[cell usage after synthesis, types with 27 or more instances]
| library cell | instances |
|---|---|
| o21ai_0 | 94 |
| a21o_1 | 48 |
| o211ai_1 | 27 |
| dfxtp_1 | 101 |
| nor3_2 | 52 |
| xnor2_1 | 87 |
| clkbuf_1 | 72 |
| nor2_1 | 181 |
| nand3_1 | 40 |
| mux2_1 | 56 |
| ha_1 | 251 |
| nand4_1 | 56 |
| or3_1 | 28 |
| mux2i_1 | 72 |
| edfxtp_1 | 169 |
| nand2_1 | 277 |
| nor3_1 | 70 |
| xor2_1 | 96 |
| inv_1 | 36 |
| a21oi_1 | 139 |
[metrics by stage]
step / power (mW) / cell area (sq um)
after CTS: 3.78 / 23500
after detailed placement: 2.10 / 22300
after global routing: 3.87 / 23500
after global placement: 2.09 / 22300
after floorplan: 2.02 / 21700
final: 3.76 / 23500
[src/hdl/lst_pkg.sv]
// ----------------------------------------------------------------------------
// lst_pkg: shared types for the bounded list store
// Operation and status codes, controller states, and the command and status
// groups that pass between the list controller and its datapath.
// ----------------------------------------------------------------------------
package lst_pkg;

  localparam int KIND_W   = 3;
  localparam int VALUE_W  = 32;
  localparam int POS_W    = 8;
  localparam int STATUS_W = 2;

  typedef enum logic [KIND_W-1:0] {
    K_INS_FRONT = 3'd0,
    K_INS_REAR  = 3'd1,
    K_DEL_FRONT = 3'd2,
    K_DEL_REAR  = 3'd3,
    K_DEL_POS   = 3'd4,
    K_DUMP      = 3'd5
  } kind_e;

  typedef enum logic [STATUS_W-1:0] {
    ST_OK    = 2'd0,
    ST_EMPTY = 2'd1,
    ST_RANGE = 2'd2,
    ST_FULL  = 2'd3
  } status_e;

  typedef enum logic [2:0] {
    S_IDLE,
    S_DECODE,
    S_LINK,
    S_SEEK,
    S_UNLINK,
    S_DUMP,
    S_RESP
  } state_e;

  // controller -> datapath
  typedef struct packed {
    logic    start;      // latch the operation, point the cursor at the head
    logic    insert;     // write the new slot, pop a free slot
    logic    link_tail;  // rear insert: hook the new slot behind the old tail
    logic    del_head;   // remove the head node
    logic    seek_init;  // start the walk toward the predecessor
    logic    advance;    // cursor steps one node
    logic    grab;       // predecessor found, cursor moves onto the victim
    logic    unlink;     // bypass the victim and free it
    logic    dump_out;   // send the node under the cursor
    logic    resp_set;   // load an error or empty response
    status_e resp_status;
    logic    resp_out;   // send the pending response
  } cmd_t;

  // datapath -> controller
  typedef struct packed {
    kind_e kind;
    logic  full;
    logic  empty;
    logic  pos_bad;
    logic  pos_first;
    logic  at_target;
    logic  at_end;
    logic  rear_link;
    logic  out_free;
  } stat_t;

endpackage
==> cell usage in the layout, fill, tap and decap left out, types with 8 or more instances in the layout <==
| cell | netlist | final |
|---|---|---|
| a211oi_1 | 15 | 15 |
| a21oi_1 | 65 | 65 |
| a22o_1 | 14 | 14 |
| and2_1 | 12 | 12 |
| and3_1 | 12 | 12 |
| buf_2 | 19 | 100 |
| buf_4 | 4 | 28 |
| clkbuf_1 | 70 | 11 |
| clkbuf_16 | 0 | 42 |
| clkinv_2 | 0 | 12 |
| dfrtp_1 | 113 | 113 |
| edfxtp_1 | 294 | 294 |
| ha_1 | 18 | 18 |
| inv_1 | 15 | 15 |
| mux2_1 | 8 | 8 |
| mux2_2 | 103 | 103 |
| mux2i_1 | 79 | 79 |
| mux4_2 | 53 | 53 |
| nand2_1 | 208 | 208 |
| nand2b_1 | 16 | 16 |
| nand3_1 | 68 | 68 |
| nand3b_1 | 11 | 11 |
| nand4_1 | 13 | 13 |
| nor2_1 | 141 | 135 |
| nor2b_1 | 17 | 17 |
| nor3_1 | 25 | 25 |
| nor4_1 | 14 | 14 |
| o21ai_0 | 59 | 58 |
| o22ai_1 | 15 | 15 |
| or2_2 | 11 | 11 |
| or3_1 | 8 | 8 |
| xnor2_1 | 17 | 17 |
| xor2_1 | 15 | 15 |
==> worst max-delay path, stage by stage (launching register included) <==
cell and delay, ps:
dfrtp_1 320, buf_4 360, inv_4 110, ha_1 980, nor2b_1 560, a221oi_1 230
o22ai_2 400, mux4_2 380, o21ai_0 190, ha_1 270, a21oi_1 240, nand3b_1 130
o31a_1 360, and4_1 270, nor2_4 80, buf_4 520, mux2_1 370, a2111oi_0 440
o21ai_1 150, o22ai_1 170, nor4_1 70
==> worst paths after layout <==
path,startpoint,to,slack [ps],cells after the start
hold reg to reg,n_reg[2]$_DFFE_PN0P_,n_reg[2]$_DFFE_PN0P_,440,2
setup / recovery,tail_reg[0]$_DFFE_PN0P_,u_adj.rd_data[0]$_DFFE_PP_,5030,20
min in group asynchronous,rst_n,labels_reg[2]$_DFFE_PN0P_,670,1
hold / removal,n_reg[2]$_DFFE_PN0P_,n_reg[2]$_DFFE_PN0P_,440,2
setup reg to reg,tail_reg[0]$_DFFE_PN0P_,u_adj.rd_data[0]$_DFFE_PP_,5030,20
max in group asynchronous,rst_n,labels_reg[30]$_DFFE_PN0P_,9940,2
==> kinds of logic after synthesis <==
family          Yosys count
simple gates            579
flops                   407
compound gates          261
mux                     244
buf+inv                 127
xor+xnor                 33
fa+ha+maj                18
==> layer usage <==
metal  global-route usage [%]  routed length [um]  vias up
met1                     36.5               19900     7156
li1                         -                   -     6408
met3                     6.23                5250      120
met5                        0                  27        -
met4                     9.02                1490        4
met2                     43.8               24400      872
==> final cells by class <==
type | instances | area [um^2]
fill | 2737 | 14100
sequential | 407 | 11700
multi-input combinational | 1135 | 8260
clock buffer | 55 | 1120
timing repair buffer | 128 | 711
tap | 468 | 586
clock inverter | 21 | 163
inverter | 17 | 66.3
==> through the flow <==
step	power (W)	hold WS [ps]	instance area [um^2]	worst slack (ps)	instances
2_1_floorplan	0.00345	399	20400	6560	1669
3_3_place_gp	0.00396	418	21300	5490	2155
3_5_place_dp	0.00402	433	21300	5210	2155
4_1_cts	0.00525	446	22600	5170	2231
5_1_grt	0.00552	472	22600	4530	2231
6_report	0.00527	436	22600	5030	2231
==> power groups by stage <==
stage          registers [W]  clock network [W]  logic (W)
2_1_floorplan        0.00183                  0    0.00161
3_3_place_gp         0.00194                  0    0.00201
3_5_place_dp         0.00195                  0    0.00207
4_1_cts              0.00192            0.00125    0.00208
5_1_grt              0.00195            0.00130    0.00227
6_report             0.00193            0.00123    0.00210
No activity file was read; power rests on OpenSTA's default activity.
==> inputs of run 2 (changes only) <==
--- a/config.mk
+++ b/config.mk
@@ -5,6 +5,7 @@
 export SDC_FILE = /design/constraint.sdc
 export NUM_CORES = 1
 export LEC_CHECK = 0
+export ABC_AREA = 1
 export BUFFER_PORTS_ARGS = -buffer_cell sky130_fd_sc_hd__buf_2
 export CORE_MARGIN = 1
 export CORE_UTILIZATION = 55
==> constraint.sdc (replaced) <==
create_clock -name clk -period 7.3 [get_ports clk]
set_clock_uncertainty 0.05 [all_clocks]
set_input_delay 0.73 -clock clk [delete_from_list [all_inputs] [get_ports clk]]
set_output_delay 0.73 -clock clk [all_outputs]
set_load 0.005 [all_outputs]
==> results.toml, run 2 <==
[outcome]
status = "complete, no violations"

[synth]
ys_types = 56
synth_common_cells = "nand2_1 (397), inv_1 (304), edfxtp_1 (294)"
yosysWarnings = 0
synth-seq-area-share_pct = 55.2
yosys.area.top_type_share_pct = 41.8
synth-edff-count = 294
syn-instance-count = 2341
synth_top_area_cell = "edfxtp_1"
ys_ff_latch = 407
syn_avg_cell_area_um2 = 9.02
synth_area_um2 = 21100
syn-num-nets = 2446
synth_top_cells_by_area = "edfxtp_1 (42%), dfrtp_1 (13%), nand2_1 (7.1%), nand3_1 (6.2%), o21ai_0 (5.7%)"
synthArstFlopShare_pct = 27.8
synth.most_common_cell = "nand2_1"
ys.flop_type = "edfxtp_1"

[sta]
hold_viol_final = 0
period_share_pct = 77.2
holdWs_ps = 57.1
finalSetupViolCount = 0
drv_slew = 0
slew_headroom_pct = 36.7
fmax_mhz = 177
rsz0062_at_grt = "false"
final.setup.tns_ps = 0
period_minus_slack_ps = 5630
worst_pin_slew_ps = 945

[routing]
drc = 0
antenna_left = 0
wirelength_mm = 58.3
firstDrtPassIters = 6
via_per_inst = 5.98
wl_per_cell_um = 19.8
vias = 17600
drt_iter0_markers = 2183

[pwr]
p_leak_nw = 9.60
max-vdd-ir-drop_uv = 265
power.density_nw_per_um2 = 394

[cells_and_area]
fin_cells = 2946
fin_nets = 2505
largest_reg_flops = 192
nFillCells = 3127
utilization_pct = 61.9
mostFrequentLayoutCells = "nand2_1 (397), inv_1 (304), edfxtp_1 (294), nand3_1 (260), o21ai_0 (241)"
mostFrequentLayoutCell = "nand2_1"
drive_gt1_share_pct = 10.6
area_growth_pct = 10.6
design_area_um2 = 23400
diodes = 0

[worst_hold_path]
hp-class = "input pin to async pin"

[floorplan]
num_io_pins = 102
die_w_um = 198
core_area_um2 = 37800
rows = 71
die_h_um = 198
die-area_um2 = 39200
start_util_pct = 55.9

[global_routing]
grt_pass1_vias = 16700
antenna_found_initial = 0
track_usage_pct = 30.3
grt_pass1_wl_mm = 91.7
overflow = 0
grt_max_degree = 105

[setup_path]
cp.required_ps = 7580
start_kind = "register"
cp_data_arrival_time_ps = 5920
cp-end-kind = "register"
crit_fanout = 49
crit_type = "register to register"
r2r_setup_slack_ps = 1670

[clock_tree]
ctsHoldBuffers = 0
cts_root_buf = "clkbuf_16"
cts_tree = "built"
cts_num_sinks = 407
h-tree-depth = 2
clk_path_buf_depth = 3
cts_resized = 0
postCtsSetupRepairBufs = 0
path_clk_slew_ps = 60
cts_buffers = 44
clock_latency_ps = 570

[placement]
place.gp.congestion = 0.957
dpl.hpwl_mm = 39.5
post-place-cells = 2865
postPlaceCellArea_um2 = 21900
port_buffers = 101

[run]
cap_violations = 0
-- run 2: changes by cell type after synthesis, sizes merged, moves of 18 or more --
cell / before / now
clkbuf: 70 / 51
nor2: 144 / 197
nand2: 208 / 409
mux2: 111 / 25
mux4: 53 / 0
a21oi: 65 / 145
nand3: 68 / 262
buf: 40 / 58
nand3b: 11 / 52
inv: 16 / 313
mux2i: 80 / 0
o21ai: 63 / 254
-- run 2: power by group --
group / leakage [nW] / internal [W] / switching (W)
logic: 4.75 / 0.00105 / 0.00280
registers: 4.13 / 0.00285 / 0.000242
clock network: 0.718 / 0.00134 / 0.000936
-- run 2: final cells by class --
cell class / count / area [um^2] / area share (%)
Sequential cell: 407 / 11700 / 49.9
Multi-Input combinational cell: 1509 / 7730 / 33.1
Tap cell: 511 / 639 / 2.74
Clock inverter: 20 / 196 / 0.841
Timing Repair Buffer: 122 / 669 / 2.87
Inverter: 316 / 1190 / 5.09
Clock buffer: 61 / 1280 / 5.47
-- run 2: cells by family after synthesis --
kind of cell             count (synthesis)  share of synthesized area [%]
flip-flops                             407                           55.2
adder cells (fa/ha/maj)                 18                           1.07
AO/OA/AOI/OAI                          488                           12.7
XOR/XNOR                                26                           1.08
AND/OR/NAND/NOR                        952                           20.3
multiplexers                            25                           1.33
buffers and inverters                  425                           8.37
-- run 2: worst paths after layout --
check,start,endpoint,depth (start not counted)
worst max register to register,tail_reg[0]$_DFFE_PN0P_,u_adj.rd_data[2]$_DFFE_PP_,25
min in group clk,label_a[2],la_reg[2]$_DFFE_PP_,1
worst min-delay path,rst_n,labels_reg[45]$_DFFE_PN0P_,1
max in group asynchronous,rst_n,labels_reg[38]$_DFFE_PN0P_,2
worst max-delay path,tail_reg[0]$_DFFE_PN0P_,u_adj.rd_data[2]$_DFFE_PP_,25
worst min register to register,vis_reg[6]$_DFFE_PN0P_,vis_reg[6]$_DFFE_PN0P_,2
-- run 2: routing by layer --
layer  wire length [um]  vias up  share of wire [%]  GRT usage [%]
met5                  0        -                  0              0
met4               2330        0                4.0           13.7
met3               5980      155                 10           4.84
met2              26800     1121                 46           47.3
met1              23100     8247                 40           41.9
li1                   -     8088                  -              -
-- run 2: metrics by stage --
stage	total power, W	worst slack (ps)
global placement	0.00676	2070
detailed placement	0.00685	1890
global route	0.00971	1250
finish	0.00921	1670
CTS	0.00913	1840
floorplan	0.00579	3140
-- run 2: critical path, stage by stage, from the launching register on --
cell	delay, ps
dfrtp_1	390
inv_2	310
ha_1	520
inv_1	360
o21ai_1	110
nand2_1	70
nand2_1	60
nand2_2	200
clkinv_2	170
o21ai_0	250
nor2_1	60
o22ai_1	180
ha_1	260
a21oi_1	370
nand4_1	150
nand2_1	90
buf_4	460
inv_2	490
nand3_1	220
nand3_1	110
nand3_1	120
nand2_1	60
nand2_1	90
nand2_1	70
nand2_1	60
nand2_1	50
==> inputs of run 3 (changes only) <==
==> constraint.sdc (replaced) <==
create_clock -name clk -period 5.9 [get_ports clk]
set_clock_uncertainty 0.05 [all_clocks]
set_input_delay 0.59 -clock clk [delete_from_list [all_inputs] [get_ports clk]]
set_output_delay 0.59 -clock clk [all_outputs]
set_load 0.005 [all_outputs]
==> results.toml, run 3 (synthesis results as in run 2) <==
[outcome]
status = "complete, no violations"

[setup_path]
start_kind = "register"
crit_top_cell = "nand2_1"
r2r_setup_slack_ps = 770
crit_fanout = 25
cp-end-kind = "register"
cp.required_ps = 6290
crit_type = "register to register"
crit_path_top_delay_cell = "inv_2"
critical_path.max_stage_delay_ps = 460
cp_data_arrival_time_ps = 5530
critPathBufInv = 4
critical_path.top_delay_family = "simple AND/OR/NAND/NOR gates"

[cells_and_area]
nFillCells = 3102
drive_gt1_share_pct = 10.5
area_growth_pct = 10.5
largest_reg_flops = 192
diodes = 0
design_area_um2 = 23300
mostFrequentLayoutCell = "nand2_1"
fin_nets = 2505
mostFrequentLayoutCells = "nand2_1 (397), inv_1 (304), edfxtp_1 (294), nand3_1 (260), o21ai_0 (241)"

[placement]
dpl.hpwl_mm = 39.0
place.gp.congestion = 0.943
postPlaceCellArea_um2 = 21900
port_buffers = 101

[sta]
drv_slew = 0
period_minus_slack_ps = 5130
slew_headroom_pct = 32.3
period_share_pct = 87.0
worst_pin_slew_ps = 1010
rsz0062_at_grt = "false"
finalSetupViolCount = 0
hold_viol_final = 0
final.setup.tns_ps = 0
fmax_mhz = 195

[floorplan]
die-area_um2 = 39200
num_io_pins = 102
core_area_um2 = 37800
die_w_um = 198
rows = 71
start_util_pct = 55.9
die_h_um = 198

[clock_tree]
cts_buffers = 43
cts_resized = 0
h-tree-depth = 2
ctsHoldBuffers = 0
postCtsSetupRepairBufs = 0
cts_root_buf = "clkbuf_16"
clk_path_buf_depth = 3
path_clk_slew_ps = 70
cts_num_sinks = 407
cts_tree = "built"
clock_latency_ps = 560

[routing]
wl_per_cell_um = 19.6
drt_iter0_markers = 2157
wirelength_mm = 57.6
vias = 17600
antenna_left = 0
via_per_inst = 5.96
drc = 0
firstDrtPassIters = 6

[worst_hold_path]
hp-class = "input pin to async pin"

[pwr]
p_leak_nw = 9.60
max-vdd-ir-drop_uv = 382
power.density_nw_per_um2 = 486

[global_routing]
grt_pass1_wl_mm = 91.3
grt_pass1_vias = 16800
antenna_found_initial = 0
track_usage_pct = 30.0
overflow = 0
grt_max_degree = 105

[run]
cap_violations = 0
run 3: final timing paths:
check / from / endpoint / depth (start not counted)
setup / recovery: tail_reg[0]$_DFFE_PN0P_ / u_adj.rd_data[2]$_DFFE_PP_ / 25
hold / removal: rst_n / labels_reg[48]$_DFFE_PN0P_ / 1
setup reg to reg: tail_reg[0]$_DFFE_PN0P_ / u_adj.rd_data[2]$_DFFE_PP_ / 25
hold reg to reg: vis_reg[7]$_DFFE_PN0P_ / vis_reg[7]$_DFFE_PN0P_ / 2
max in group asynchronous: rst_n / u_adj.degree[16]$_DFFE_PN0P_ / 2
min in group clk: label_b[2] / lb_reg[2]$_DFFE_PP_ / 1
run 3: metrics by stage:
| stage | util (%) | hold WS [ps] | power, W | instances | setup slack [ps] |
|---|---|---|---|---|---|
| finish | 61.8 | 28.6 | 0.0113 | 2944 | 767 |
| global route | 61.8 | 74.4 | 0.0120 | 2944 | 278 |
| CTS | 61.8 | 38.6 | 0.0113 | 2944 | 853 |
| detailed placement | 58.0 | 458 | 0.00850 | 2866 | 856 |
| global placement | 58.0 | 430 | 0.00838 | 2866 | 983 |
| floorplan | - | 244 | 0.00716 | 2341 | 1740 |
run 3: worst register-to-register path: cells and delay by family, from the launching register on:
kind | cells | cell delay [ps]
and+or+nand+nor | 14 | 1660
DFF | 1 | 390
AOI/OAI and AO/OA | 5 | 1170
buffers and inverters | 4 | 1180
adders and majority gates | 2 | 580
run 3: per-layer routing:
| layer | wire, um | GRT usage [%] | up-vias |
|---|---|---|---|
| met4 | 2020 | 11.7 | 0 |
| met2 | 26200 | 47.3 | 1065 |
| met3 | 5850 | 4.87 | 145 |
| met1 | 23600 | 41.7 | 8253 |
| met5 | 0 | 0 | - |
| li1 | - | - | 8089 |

■ ■ ■

**REQUIRED WORK**
Set down again, word for word, the stretch of records from the line with "o21ai_0 | 59 | 58 |" to the line with "dfrtp_1 320, buf_4", both of those lines included.

**RESPONSE**
| o21ai_0 | 59 | 58 |
| o22ai_1 | 15 | 15 |
| or2_2 | 11 | 11 |
| or3_1 | 8 | 8 |
| xnor2_1 | 17 | 17 |
| xor2_1 | 15 | 15 |
==> worst max-delay path, stage by stage (launching register included) <==
cell and delay, ps:
dfrtp_1 320, buf_4 360, inv_4 110, ha_1 980, nor2b_1 560, a221oi_1 230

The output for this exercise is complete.